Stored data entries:

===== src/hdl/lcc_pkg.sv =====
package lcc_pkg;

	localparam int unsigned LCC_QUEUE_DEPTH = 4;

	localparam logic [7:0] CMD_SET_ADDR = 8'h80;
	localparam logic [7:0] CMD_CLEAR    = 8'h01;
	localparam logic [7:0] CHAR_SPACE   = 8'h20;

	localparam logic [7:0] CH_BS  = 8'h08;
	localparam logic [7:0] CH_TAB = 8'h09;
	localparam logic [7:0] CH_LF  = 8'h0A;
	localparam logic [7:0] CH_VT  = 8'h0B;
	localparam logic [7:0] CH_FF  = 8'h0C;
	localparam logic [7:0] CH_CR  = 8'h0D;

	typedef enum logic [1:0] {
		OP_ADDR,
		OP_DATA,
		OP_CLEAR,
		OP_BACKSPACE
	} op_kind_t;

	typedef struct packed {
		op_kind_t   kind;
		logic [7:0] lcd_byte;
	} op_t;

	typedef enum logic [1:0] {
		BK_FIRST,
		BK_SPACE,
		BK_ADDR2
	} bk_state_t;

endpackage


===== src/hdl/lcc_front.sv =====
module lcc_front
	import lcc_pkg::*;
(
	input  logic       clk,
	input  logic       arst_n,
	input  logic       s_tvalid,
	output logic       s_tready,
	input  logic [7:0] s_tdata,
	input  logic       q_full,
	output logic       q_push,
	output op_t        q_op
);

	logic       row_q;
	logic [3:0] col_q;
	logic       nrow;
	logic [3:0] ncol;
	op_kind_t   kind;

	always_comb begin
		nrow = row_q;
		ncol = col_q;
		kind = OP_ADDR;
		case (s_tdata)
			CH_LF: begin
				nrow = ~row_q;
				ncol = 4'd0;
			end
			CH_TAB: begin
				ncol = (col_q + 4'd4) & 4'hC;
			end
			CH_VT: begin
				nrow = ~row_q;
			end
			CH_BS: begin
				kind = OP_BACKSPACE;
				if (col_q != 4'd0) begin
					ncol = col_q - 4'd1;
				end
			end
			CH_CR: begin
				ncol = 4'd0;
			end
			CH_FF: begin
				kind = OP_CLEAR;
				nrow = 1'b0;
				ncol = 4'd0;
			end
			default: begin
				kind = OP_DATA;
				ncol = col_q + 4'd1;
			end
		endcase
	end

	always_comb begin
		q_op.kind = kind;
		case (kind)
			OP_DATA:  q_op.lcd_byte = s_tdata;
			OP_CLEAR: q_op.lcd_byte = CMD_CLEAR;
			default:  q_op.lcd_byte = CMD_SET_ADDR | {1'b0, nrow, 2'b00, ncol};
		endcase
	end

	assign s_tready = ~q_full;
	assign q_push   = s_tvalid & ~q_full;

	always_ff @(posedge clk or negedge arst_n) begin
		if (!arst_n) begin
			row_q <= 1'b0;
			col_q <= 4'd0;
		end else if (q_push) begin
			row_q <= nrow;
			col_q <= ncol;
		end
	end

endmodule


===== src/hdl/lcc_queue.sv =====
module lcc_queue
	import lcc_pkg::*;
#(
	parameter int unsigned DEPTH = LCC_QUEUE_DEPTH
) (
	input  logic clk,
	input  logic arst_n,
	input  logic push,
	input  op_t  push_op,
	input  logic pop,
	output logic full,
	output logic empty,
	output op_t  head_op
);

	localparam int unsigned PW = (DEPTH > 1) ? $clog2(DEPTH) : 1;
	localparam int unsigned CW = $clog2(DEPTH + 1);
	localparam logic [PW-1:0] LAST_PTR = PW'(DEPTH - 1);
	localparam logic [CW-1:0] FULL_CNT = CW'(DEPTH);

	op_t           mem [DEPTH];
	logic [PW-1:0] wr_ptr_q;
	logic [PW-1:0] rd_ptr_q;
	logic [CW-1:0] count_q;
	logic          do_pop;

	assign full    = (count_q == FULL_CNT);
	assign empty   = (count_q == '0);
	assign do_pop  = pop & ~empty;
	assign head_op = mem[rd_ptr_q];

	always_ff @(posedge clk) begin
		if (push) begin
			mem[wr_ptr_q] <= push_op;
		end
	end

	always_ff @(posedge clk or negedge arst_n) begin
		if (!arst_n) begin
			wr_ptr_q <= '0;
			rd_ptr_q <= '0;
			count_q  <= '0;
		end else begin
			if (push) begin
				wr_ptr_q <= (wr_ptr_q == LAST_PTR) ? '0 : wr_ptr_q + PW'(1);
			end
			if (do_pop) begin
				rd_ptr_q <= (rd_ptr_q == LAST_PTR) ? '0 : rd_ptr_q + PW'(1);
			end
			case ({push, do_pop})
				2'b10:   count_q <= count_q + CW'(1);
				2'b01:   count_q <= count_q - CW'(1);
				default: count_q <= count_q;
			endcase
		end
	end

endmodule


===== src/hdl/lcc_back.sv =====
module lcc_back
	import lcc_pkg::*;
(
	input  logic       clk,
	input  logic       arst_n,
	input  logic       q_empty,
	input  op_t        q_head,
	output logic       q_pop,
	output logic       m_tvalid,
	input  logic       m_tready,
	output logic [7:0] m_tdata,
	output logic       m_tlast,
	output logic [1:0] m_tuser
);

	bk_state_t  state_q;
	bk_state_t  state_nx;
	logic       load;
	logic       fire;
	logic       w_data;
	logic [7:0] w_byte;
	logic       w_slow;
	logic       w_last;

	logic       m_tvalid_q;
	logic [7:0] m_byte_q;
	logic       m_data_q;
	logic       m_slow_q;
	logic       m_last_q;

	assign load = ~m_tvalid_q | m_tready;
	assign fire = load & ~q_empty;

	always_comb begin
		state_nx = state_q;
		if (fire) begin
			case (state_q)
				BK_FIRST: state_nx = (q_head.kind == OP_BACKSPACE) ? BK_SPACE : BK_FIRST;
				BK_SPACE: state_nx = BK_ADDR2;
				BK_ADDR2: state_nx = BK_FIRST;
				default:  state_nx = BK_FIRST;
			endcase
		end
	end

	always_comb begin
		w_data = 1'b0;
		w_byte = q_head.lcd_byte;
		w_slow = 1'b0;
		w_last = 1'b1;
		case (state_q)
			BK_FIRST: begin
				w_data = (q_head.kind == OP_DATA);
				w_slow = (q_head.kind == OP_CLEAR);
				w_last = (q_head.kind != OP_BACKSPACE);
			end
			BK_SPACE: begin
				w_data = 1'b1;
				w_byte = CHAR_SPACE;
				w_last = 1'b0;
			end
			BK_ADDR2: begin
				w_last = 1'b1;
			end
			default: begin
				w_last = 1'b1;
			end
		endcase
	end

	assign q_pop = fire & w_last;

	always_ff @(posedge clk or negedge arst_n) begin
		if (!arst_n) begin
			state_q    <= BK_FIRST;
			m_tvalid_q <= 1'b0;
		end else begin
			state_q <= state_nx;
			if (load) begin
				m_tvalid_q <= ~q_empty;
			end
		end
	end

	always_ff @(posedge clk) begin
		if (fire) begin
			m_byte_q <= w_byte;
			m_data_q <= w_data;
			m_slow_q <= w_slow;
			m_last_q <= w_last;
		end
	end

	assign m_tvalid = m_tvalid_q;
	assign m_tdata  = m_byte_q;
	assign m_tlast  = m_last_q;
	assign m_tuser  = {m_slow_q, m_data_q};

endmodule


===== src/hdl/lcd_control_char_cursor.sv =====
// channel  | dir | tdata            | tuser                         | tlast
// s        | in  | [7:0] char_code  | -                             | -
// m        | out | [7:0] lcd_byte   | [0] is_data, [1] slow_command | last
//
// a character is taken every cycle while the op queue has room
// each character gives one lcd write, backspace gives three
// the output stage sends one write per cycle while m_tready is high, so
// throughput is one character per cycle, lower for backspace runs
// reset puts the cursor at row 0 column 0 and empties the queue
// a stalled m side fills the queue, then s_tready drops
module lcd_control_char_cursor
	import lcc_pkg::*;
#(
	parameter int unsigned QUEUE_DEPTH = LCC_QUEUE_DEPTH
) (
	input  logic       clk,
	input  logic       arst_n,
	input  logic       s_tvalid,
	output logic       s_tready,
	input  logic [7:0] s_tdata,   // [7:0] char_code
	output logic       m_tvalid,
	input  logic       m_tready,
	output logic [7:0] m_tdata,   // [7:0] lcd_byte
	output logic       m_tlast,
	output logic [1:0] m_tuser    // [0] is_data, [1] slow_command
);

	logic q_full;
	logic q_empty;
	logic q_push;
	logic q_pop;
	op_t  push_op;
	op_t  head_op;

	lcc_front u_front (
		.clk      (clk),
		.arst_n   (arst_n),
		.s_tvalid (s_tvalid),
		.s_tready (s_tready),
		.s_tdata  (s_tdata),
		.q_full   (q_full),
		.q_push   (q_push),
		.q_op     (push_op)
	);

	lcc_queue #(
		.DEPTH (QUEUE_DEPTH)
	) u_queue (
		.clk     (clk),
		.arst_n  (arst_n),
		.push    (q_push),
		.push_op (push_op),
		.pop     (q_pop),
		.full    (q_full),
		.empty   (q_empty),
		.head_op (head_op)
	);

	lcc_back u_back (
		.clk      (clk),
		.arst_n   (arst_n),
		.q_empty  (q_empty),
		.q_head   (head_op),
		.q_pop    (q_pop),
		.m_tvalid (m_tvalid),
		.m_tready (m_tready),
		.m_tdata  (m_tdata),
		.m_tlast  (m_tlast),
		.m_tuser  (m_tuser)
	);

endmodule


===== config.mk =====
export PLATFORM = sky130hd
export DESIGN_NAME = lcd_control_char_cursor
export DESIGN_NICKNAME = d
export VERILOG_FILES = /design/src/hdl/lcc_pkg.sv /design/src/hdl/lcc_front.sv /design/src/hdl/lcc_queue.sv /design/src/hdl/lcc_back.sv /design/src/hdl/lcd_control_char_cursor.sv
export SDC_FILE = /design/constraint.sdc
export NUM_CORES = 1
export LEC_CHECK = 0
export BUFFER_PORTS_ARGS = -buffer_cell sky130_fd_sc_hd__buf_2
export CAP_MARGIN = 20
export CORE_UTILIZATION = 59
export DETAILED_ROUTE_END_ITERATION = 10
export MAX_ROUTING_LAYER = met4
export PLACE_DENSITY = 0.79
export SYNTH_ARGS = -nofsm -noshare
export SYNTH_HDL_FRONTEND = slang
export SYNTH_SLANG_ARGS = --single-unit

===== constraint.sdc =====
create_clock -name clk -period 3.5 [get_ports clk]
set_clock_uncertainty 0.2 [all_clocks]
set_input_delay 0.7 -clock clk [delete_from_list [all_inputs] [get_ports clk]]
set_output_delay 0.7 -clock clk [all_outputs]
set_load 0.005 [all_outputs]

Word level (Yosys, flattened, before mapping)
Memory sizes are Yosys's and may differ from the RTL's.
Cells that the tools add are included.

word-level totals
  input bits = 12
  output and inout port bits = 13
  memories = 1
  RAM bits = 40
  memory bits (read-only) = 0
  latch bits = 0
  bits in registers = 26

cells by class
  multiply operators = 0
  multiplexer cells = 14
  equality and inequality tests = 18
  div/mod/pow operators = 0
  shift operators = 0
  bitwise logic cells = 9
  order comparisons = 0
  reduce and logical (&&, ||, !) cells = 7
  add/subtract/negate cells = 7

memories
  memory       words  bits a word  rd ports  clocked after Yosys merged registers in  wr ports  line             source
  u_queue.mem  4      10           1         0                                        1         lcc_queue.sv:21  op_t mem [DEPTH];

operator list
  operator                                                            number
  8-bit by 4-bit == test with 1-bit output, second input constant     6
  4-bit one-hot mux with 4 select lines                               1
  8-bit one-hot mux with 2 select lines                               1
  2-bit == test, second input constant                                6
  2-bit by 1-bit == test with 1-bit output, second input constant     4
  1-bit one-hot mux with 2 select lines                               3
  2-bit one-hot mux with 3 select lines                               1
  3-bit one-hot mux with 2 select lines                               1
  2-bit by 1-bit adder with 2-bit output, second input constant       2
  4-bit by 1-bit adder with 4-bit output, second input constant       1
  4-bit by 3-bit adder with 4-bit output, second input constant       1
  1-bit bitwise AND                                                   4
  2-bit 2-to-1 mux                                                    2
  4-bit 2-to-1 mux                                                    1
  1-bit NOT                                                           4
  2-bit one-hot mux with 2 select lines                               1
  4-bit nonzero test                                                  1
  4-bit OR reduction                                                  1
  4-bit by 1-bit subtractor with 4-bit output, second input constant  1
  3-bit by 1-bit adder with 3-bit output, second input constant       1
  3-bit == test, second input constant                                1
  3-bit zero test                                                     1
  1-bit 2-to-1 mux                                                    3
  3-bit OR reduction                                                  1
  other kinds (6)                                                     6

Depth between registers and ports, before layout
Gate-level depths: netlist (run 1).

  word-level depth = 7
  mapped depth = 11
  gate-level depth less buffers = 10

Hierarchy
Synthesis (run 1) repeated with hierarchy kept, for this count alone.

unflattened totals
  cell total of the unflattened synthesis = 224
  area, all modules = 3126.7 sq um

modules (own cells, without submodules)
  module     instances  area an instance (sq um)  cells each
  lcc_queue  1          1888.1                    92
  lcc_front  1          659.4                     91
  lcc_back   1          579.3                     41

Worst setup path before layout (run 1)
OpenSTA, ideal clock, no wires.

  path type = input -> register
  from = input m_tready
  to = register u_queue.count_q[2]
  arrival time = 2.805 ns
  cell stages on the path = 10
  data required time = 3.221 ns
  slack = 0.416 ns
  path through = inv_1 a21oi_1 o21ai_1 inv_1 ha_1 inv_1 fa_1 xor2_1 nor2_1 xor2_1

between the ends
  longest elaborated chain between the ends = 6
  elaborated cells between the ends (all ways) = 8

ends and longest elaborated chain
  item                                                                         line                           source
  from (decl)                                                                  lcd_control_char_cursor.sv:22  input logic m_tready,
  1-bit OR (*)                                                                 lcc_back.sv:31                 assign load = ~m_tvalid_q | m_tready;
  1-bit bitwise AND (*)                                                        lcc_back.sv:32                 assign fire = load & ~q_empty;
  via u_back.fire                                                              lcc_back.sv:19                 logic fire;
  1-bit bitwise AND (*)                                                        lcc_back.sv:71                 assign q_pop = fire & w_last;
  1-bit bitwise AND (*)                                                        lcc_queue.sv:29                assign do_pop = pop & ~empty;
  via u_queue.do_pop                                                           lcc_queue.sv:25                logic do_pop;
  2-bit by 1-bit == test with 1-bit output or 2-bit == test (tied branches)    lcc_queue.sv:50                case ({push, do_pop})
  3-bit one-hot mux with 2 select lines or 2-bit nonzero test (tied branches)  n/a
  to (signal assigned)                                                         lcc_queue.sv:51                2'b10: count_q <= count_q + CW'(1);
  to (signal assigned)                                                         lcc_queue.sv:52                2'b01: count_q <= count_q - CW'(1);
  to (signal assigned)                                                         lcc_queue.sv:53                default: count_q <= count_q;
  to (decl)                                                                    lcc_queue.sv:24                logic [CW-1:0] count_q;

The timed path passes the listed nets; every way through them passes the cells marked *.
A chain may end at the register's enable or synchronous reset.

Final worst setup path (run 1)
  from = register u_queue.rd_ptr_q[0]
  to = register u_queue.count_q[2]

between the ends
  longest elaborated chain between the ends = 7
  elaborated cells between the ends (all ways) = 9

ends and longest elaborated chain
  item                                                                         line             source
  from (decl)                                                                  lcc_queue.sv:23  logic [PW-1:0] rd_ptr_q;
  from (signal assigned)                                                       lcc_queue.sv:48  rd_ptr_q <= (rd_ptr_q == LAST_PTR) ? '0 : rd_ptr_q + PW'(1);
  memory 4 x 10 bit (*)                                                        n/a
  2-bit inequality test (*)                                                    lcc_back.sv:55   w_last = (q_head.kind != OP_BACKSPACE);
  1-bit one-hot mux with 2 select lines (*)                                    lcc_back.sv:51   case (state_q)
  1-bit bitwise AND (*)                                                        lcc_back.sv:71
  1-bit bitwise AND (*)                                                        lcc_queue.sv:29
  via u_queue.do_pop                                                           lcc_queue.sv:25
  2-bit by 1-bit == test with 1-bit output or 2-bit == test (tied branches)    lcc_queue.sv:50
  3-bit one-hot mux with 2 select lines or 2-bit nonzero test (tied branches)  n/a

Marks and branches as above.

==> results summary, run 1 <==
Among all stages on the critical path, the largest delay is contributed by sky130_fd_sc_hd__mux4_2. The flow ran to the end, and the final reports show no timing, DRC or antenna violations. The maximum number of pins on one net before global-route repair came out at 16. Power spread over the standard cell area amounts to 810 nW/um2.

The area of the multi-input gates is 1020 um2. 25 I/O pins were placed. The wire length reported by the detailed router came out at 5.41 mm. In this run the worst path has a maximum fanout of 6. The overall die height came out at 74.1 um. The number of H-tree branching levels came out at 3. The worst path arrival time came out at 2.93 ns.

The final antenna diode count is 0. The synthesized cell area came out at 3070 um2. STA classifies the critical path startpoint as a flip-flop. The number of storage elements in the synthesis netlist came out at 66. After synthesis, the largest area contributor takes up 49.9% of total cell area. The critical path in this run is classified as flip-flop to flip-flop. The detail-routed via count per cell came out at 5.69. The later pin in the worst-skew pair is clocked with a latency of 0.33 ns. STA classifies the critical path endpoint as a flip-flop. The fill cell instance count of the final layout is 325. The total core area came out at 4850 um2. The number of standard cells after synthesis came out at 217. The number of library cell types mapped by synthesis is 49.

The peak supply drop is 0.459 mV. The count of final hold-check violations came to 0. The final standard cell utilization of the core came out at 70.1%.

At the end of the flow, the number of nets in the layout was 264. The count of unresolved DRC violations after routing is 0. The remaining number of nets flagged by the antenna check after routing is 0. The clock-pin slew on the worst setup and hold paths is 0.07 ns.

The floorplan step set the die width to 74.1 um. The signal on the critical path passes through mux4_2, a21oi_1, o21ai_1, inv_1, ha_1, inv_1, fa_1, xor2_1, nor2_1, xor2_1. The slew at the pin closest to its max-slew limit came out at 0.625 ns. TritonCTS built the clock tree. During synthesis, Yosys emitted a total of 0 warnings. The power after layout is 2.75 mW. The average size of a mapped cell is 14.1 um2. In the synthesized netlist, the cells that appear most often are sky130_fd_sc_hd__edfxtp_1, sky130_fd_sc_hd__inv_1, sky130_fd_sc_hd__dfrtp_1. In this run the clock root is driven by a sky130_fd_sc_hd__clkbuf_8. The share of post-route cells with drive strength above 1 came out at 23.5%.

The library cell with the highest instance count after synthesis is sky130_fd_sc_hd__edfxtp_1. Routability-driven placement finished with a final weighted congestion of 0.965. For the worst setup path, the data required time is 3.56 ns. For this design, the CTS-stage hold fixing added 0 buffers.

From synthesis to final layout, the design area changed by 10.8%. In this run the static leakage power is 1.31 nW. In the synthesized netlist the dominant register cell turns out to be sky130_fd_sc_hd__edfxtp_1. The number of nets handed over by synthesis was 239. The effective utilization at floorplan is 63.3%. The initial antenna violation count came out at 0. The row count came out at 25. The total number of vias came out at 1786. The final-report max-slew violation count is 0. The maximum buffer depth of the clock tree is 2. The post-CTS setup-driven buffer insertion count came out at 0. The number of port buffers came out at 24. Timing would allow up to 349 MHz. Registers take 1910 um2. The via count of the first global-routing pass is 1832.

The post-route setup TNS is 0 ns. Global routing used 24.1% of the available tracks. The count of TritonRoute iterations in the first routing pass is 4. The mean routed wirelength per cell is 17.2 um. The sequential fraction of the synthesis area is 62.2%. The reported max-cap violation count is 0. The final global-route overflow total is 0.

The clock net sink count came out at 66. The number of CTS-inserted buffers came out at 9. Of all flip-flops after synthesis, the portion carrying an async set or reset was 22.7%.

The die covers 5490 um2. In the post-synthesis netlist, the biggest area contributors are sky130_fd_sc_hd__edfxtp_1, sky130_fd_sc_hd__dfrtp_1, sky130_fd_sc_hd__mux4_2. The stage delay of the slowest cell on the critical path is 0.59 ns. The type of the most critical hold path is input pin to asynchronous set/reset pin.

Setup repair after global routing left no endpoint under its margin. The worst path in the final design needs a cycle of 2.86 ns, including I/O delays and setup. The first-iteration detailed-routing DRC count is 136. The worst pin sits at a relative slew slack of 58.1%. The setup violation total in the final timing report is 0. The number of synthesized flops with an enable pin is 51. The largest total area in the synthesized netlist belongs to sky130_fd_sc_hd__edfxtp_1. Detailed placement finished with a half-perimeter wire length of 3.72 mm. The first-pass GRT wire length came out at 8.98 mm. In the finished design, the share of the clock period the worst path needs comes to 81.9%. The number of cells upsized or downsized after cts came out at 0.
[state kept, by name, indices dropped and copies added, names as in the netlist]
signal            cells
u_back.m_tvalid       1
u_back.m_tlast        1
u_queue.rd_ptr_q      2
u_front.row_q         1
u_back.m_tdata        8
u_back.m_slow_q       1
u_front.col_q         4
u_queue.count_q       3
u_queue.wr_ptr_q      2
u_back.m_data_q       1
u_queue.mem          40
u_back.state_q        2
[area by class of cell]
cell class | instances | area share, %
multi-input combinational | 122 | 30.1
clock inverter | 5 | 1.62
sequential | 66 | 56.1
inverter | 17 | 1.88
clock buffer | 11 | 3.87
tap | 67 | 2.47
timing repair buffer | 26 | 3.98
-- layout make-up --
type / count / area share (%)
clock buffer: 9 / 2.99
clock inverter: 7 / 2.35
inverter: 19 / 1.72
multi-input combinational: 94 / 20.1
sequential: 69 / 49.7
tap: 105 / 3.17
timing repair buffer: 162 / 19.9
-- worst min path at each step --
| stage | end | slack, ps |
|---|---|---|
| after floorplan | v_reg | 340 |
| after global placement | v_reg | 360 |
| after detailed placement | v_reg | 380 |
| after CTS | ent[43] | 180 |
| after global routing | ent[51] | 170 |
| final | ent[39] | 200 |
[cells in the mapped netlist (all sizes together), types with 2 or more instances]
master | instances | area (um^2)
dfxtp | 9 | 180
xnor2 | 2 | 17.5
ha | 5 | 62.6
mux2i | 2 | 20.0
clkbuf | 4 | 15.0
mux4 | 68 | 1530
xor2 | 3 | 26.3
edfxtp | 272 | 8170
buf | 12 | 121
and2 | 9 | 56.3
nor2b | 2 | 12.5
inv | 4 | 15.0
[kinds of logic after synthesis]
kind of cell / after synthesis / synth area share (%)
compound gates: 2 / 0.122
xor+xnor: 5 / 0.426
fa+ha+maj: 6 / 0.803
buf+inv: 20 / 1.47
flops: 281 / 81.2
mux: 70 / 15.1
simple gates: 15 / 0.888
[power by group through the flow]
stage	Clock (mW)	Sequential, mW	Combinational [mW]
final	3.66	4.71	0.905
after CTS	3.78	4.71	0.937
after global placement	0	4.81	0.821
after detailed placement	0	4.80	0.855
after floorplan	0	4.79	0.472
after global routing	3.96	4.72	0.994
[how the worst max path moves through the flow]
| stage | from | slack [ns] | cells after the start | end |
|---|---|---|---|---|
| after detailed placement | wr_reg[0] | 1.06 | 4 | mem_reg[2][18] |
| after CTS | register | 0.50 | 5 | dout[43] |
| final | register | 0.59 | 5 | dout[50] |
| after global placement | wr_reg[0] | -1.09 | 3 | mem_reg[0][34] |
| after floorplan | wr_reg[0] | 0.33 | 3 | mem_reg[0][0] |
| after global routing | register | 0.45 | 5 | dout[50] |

ABOUT THIS EXERCISE:
Which of the lines above hold the string "nrow"? Copy each one.

TASK SOLUTION:
	logic       nrow;
		nrow = row_q;
				nrow = ~row_q;
				nrow = ~row_q;
				nrow = 1'b0;
			default:  q_op.lcd_byte = CMD_SET_ADDR | {1'b0, nrow, 2'b00, ncol};
			row_q <= nrow;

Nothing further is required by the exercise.